Yes it WAS me and YES it was £600 more for my Alex! Still thought the Strega looked a terrific machine and the decoration and detail are really stylish. Hope you have great fun exploring the new machine and look forward to hearing of your experience with it. Couldn't believe how strong the spring lever is! In the end would have struggled to find room in my kitchen for the tall lever.... And I just wasn't quite certain it was the one for me.

We're both overdosing on caffeine this week then


----------



## Nimble Motionists (Oct 22, 2012)

Presumably this makes your L1 the very first one to be sold second-hand?


----------



## sjenner (Nov 8, 2012)

The logo looks a bit like that of Alfa Romeo... Very stylish!

From the Jim Schulman videos, it looks like you have got what you need DFK, bearing in mind that you roast your own coffee.

It will be interesting to see how you get on... You must be one of the first people in the UK to buy one, I have never seen anyone else on these or other forums, if there are others, they don't seem to post much?

Keep us posted!


----------



## 4085 (Nov 23, 2012)

IanP, you could not have chosen a better machine than the Duetto. It will let you grow into it for many yeasr to come. If I had not bought the Strega and had wanted an E61, then that is exactly what I would have gone for.

Stephen, the logo is shared with Alfa and one or two other Italian companies but it obviously can only be used under licence. I wish the machine had been a couple of hundred quid dearer though and the logo had been laser cut in! One thing about Bezzera is, that they manufacture all their own parts which allows them to control various factors in the manufacture. It was the home roasting aspect that really got me thinking but that is going to be a long term project. I am not particularly mechanically or scientifically minded, so my bottom line is always going to be based on taste. Just playing around today with the kilo of Bezzeras own beans that BB kindly gave me, it was easy for me to identify completely different taste patterns when I started to interfere with th extraction process. I see a problem arising though, as my palate is not delicate and I have problems identifying bergamot from vanilla!


----------



## forzajuve (Feb 2, 2011)

Congrats, will be very interested to follow how you get on with it as it is a top of my upgrade list for purchase later in the year to celebrate the big 30! I quite like the styling actually, classic with some nice flourishes, more machine than style in general though.


----------



## The Systemic Kid (Nov 23, 2012)

Stunning pictures David - look forward to hearing how you and the Stega get to know each other.


----------



## bubbajvegas (Jan 26, 2013)

Hmmm...looking forward to your experiences with this beauty Dave,watched the bella video and read lots on the Strega as this or the londinium will probably be my next upgrade(unless coffeechap has a fit of madness and sell his bosco in the same price bracket)so be nice to hear some forum experience feedback


----------



## coffeechap (Apr 5, 2012)

Everything is for sale ha ha ha


----------



## bubbajvegas (Jan 26, 2013)

coffeechap said:


> Everything is for sale ha ha ha


Haha,yeah.&#8230;for a price


----------



## CamV6 (Feb 7, 2012)

David, lovely machine and great to see you so happy.

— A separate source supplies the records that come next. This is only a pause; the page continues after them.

File: config.mk
export PLATFORM = sky130hd
export DESIGN_NAME = ert_queue_cell
export DESIGN_NICKNAME = d
export VERILOG_FILES = /design/src/rtl/ert_pkg.sv /design/src/rtl/ert_queue_cell.sv
export SDC_FILE = /design/constraint.sdc
export NUM_CORES = 1
export LEC_CHECK = 0
export ABC_AREA = 1
export BUFFER_PORTS_ARGS = -buffer_cell sky130_fd_sc_hd__buf_2
export CORE_MARGIN = 8
export CORE_UTILIZATION = 44
export CTS_CLUSTER_SIZE = 10
export DETAILED_ROUTE_END_ITERATION = 8
export PLACE_DENSITY = 0.83
export SLEW_MARGIN = 20
export SYNTH_ARGS = -nofsm -noshare
export SYNTH_HDL_FRONTEND = slang
export SYNTH_SLANG_ARGS = --single-unit
File: constraint.sdc
create_clock -name clk_i -period 4.1 [get_ports clk_i]
set_input_delay 0.41 -clock clk_i [delete_from_list [all_inputs] [get_ports clk_i]]
set_output_delay 0.41 -clock clk_i [all_outputs]
set_load 0.05 [all_outputs]
File: src/rtl/ert_pkg.sv
`default_nettype none
package ert_pkg;

  localparam int unsigned READER_SLOTS = 16;
  localparam int unsigned QUEUE_SLOTS  = 32;
  localparam int unsigned MAX_RESULTS  = 32;
  localparam int unsigned REL_CNT_W    = $clog2(MAX_RESULTS + 1);

  localparam int unsigned ID_W     = 32;
  localparam int unsigned EPOCH_W  = 32;
  localparam int unsigned HANDLE_W = 48;
  localparam int unsigned STATUS_W = 3;

  // opcodes
  localparam logic [1:0] OP_ADD_READER = 2'd0;
  localparam logic [1:0] OP_DEL_READER = 2'd1;
  localparam logic [1:0] OP_QUEUE      = 2'd2;
  localparam logic [1:0] OP_TICK       = 2'd3;

  // status codes
  localparam logic [STATUS_W-1:0] STS_OK         = 3'd0;
  localparam logic [STATUS_W-1:0] STS_FULL       = 3'd1;
  localparam logic [STATUS_W-1:0] STS_NO_READER  = 3'd2;
  localparam logic [STATUS_W-1:0] STS_DUP_HANDLE = 3'd3;
  localparam logic [STATUS_W-1:0] STS_DUP_READER = 3'd4;

  typedef struct packed {
    logic               valid;
    logic [ID_W-1:0]    id;
    logic [EPOCH_W-1:0] epoch;
  } rd_entry_t;

  typedef struct packed {
    logic               add;
    logic               remove;
    logic [ID_W-1:0]    id;
    logic [EPOCH_W-1:0] epoch;
  } rd_ctrl_t;

  typedef struct packed {
    logic                valid;
    logic [HANDLE_W-1:0] handle;
    logic [EPOCH_W-1:0]  epoch;
  } q_entry_t;

  typedef struct packed {
    logic                push;
    logic                pop;
    logic [HANDLE_W-1:0] handle;
    logic [EPOCH_W-1:0]  epoch;
  } q_ctrl_t;

endpackage
`default_nettype wire

File: src/rtl/ert_queue_cell.sv
`default_nettype none
module ert_queue_cell (
  input  wire logic              clk_i,
  input  wire logic              rst_ni,
  input  wire ert_pkg::q_ctrl_t  ctrl_i,
  input  wire logic              prev_valid_i,
  input  wire ert_pkg::q_entry_t next_i,
  output ert_pkg::q_entry_t      entry_o,
  output logic                   hit_o
);

  logic                         valid_q;
  logic [ert_pkg::HANDLE_W-1:0] handle_q;
  logic [ert_pkg::EPOCH_W-1:0]  epoch_q;
  logic                         load_new;

  assign hit_o    = valid_q && (handle_q == ctrl_i.handle);
  assign load_new = ctrl_i.push && !valid_q && prev_valid_i;
  assign entry_o  = {valid_q, handle_q, epoch_q};

  always_ff @(posedge clk_i or negedge rst_ni) begin
    if (!rst_ni) begin
      valid_q <= 1'b0;
    end else if (load_new) begin
      valid_q <= 1'b1;
    end else if (ctrl_i.pop) begin
      valid_q <= next_i.valid;
    end
  end

  always_ff @(posedge clk_i) begin
    if (load_new) begin
      handle_q <= ctrl_i.handle;
      epoch_q  <= ctrl_i.epoch;
    end else if (ctrl_i.pop) begin
      handle_q <= next_i.handle;
      epoch_q  <= next_i.epoch;
    end
  end

endmodule
`default_nettype wire

==> results.yml <==
critical_path:
  signal_arrival_time_at_the_worst_endpoint_ns: 2.31
  critPathLaunch: "valid_q"
  setup.worst_path.class: "reg2reg"
  timing.critical_path.fanout_max: 80
  start_kind: "register"
  end_kind: "register"
  critical_path.reg2reg.startpoint: "valid_q"
  crit_required_ns: 4.07
global_routing:
  grt_usage: 0.203
  first_global_vias: 4136
  number_of_antenna_violations_at_the_first_check_in_global_routing: 2
  sum_of_overflow_across_all_layers_after_global_routing: 0
  largest_net_degree_at_the_start_of_global_routing: 81
  wire_length_of_the_first_global_routing_pass_um: 20400
hold_path:
  worst_hold_path_type: "in2reg"
  hold_start: "ctrl_i[80]"
detailed_routing:
  dr.first_iter.drc_count: 203
  route.vias.total: 3693
  first_pass_detailed_route_iteration_total: 5
  post_route_drc_violation_count: 0
  ant_nets: 0
  totalWireLength_um: 13500
  drt-wirelength-per-cell_um: 17.1
  avgViaCountPerCell: 4.69
power:
  vdd_drop_max_v: 0.000229
  leakage_nw: 2.86
  power-per-cell-area_mw_per_mm2: 389
synthesis:
  synth-simple-area-share: 0.127
  mappedNetlistArea_sq_mm: 0.00422
  synth.top_cell.area_share: 0.569
  synthXorXnorAreaFrac: 0.0311
  yosys.area_share.adder: 0
  largest_family_of_logic_cells_by_synthesized_area: "multiplexers"
  synth.top_cells.by_count: "114 x sky130_fd_sc_hd__nand2_1, 80 x sky130_fd_sc_hd__edfxtp_1, 57 x sky130_fd_sc_hd__inv_1, 47 x sky130_fd_sc_hd__o21ai_0, 43 x sky130_fd_sc_hd__mux2_2"
  syn-mean-instance-area_sq_um: 10.4
  synth-main-ff-cell: "sky130_fd_sc_hd__edfxtp_1"
  synthArstFlopShare: 0.0123
  ys_seq_elements: 81
  postSynthCellCount: 406
  yosys.cell_types.count: 20
  netlist.top_cell.by_area: "sky130_fd_sc_hd__edfxtp_1"
  post_synthesis_compound_gate_area_fraction: 0.0605
  synth_seq_area_share: 0.575
  synth.top_cells.by_area: "sky130_fd_sc_hd__edfxtp_1 57%, sky130_fd_sc_hd__mux2_2 11%, sky130_fd_sc_hd__nand2_1 10%"
  synth-warning-count: 0
  synth.area.mux_share: 0.136
  synth.net_count: 572
  synth-edff-count: 80
  synthMostInstantiatedCell: "sky130_fd_sc_hd__nand2_1"
floorplan:
  core_region_area_sq_mm: 0.00928
  row_count: 35
  width_of_the_chip_um: 114
  die_area_sq_mm: 0.0130
  die_height_um: 114
  pin_count: 248
  initial_core_util: 0.454
clock_network:
  postCtsSetupBuffers: 0
  insertion_delay_ns: 0.34
  cts-buffers-inserted: 9
  root_buffer: "sky130_fd_sc_hd__clkbuf_8"
  path_clk_slew_ns: 0.09
  cts_hold_buffers: 1
  clockBufferDepth: 2
  tritoncts: "built"
  cts_max_level: 3
  cts-resized-gates: 0
  cts_num_sinks: 81
timing:
  report.final.slew_viol_count: 0
  hold_ws_ns: 0.324
  period_share: 0.570
  timing_worst_slew_pin_value_ns: 1.04
  rsz_0062_raised_after_global_routing: "no"
  setup_skew_ns: 0.00704
  fmaxAchievable_mhz: 428
  worst_slew_margin_rel: 0.308
  finalCriticalPeriod_ns: 2.34
  fin_tns_setup_ns: 0
  setup-violations-final: 0
  hold_viol: 0
cells_and_area:
  layout-drive-gt1-share: 0.480
  areaGrowthSynthToFinish_pct: 37.0
  fin_nets: 819
outcome:
  run_status: "finished, final reports clean"
placement:
  gp_congestion: 0.856
  port_buffers: 247
  dp.final_hpwl_um: 10900
job:
  max_cap_violations: 0
==> cell usage in the layout, fill, tap and decap left out, drive strengths merged <==
cell type | Yosys | final
a21oi | 1 | 1
buf | 10 | 248
bufinv | 0 | 1
clkbuf | 3 | 9
clkinv | 0 | 1
clkinvlp | 0 | 3
dfrtp | 1 | 1
diode | 0 | 1
dlygate4sd3 | 0 | 1
edfxtp | 80 | 80
inv | 58 | 60
mux2 | 49 | 49
nand2 | 114 | 114
nand3 | 3 | 3
nand4 | 1 | 1
nor2 | 22 | 22
o211ai | 2 | 2
o21ai | 47 | 47
xnor2 | 14 | 14
xor2 | 1 | 1
==> routing by layer <==
| metal | GRT usage | wire [um] | up-vias |
|---|---|---|---|
| li1 | - | - | 1836 |
| met1 | 0.189 | 4530 | 1673 |
| met5 | 0 | 8 | - |
| met4 | 0.0790 | 263 | 2 |
| met2 | 0.367 | 6970 | 162 |
| met3 | 0.105 | 1690 | 20 |
==> stage by stage <==
stage	worst slack (ns)	util	instances	power, mW	instance area (sq um)
2_1_floorplan	1.09	-	406	1.47	4220
3_3_place_gp	1.69	0.599	770	1.65	5560
3_5_place_dp	1.65	0.599	770	1.67	5560
4_1_cts	1.67	0.622	787	2.27	5780
5_1_grt	1.56	0.622	788	2.34	5780
6_report	1.76	0.622	788	2.25	5780
==> final timing paths <==
check / slack (ns) / end / cells past startpoint
min reg2reg: 0.63 / valid_q / 2
max reg2reg: 1.76 / handle_q[31] / 3
min in group asynchronous: 0.40 / valid_q / 2
min: 0.32 / valid_q / 2
max in group asynchronous: 3.62 / valid_q / 2
max: 1.76 / handle_q[31] / 3
==> critical path, cell delays in order, from the launching register on <==
cell,delay [ns]
sky130_fd_sc_hd__dfrtp_1,0.40
sky130_fd_sc_hd__inv_2,0.09
sky130_fd_sc_hd__nand3_4,0.44
sky130_fd_sc_hd__nand2_4,0.99
==> cell type report <==
class                   count  area (sq um)
clock inverters             7          78.8
clock buffers               9           124
inverters                  58           218
diodes                      1          2.50
fillers                   825          3510
multi-input cells         254          1510
flip-flops and latches     81          2430
well taps                 129           161
repair buffers            249          1250
==> power by group <==
part,leakage (nW),internal (mW),total [mW],switching [mW]
sequential,0.804,1.00,1.04,0.0375
combinational,1.97,0.187,0.604,0.417
clock,0.0925,0.287,0.604,0.317
==> flip-flops by register name (all words and copies together) (netlist names) <==
signal    count
handle_q     48
epoch_q      32
valid_q       1
==> kinds of logic after synthesis <==
family | Yosys count
buffers and inverters | 71
xor gates and xnor gates | 15
muxes | 49
DFF | 81
AOI/OAI and AO/OA | 50
and+or+nand+nor | 140
(Power assumes the default switching activity.)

May you enjoy many a sleepless night together!


----------



## RoloD (Oct 13, 2010)

dfk41 said:


> Anyway, my Strega turned up today. Now, I know that the L1 owners on here will come at me with comments and observations, but let me state now, I am not interested in comparing the two machines.......they are very different aimed at different people.


I'm sorry David, but that's a ridiculous assertion. The machines are both aimed at people who want espresso machines with commercial lever groups, which is a very tiny niche within the world of coffee machines. To that extent, they are very similar machines and I do not know why you are coy about comparing them. Nor have I any idea why you have given up your Londinium I in favour of the Strega. This seems, to me, rather strange behaviour.

Could you elucidate, please?


----------



## coffeechap (Apr 5, 2012)

Why has there got to be some other motive, there are many lever machines out there and the L1 and Strega are vastly different lever machines with vastly different groups and at vastly different price points, you could compare my Bosco to the L1 but again they are very different machines, with the same group.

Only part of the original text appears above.